An Analysis of the Vulnerability of Global Drinking Water Access to Climate-related Hazards

Abstract:

Global drinking water access targets are formulated around “sustainable access.” Global climate change (GCC) and associated hazards threaten the sustainability of drinking water supply. Extensive literature exists on the impacts of GCC on precipitation and water resources. However, the literature lacks a credible analysis of the vulnerability of global drinking water access. This research reports on an analysis of the current vulnerability of drinking water access due to three climate-related hazardous events: cyclone, drought and flood.

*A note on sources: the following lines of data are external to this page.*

`src/blt_ram.sv`:
```
// ----------------------------------------------------------------------------
// Lock table RAM
// Single-write, single-read synchronous RAM with a registered read port.
// ----------------------------------------------------------------------------
`timescale 1ns / 1ps

module blt_ram #(
   parameter int DEPTH = 16,
   parameter int AW    = 4,
   parameter int DW    = 8
) (
   input  logic          clock,
   input  logic          wr_en,
   input  logic [AW-1:0] wr_addr,
   input  logic [DW-1:0] wr_data,
   input  logic          rd_en,
   input  logic [AW-1:0] rd_addr,
   output logic [DW-1:0] rd_data
);

   logic [DW-1:0] mem [DEPTH];
   logic [DW-1:0] rd_data_ff;

   // Write port.
   always_ff @(posedge clock) begin
      if (wr_en) begin
         mem[wr_addr] <= wr_data;
      end
   end

   // Read port; data holds until the next read.
   always_ff @(posedge clock) begin
      if (rd_en) begin
         rd_data_ff <= mem[rd_addr];
      end
   end

   assign rd_data = rd_data_ff;

endmodule

```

An ArcGIS database was built incorporating the following: population density, hazardous event frequency, drinking water technologies in use and adaptive capacity. Two global grids were incorporated first: (1) LandScan^TM global population distribution; and (2) frequency of cyclone, drought and flood from ~1980-2000 from Columbia University Center for Hazards Risk Research (CHRR). Population density was used to characterize cells as urban or rural and country-level urban/rural drinking water technologies in use were added based on the WHO/UNICEF Joint Monitoring Programme data. Expert assessment of the resilience of each technology to each hazardous event based on WHO/DFID Vision 2030 were quantified and added to the database. Finally, country-level adaptive capacity was drawn from the “readiness” parameter of the Global Adaptation Index (GaIn). ArcGIS Model Builder and Python were used to automate the addition of datasets.

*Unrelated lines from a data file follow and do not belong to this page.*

[src/blt_pkg.sv]
// ----------------------------------------------------------------------------
// Byte-range lock table package
// Shared record type, compare flags, state codes and sizing constants.
// ----------------------------------------------------------------------------
`timescale 1ns / 1ps

package blt_pkg;

   localparam int CAPACITY = 16;
   localparam int IDX_W    = (CAPACITY > 1) ? $clog2(CAPACITY) : 1;
   localparam int CNT_W    = $clog2(CAPACITY + 1);

   localparam logic [62:0] LAST_OFFSET = '1;

   // Command codes.
   localparam logic [1:0] CMD_APPLY  = 2'd0;
   localparam logic [1:0] CMD_QUERY  = 2'd1;
   localparam logic [1:0] CMD_REMOVE = 2'd2;
   localparam logic [1:0] CMD_UNUSED = 2'd3;

   // Lock type codes.
   localparam logic [1:0] LT_UNLOCK = 2'd0;
   localparam logic [1:0] LT_READ   = 2'd1;
   localparam logic [1:0] LT_WRITE  = 2'd2;
   localparam logic [1:0] LT_SPARE  = 2'd3;

   // Status codes.
   localparam logic [1:0] ST_OK       = 2'd0;
   localparam logic [1:0] ST_CONFLICT = 2'd1;
   localparam logic [1:0] ST_FULL     = 2'd2;
   localparam logic [1:0] ST_UNUSED   = 2'd3;

   typedef struct packed {
      logic [63:0] owner;
      logic [63:0] inode;
      logic [62:0] rstart;
      logic [62:0] rend;
      logic        kind;
      logic        space;
      logic [1:0]  ltype;
   } lock_rec_type;

   localparam int REC_W = $bits(lock_rec_type);

   typedef struct packed {
      logic same_set;
      logic same_owner;
      logic overlap;
      logic touch;
      logic conflict;
      logic lt_start;
      logic gt_end;
      logic owner_eq;
      logic inode_eq;
   } cmp_type;

   typedef enum logic [2:0] {
      S_IDLE,
      S_RD,
      S_EV,
      S_SPLIT,
      S_COPY_RD,
      S_COPY_WR,
      S_DONE
   } state_type;

   typedef enum logic [2:0] {
      PH_CONFLICT,
      PH_MERGE,
      PH_STAGE,
      PH_QUERY,
      PH_REMOVE
   } phase_type;

endpackage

This presentation will report on the results of this analysis, the first credible attempt to assess the vulnerability of global drinking water access to climate-related hazardous events. This analysis has yielded country-level scores and maps displaying the ranking of exposure score (for flood, drought, cyclone, and all three in aggregate) and the corresponding country-level vulnerability scores and rankings incorporating the impact of drinking water technologies and adaptive capacity (Figure 1).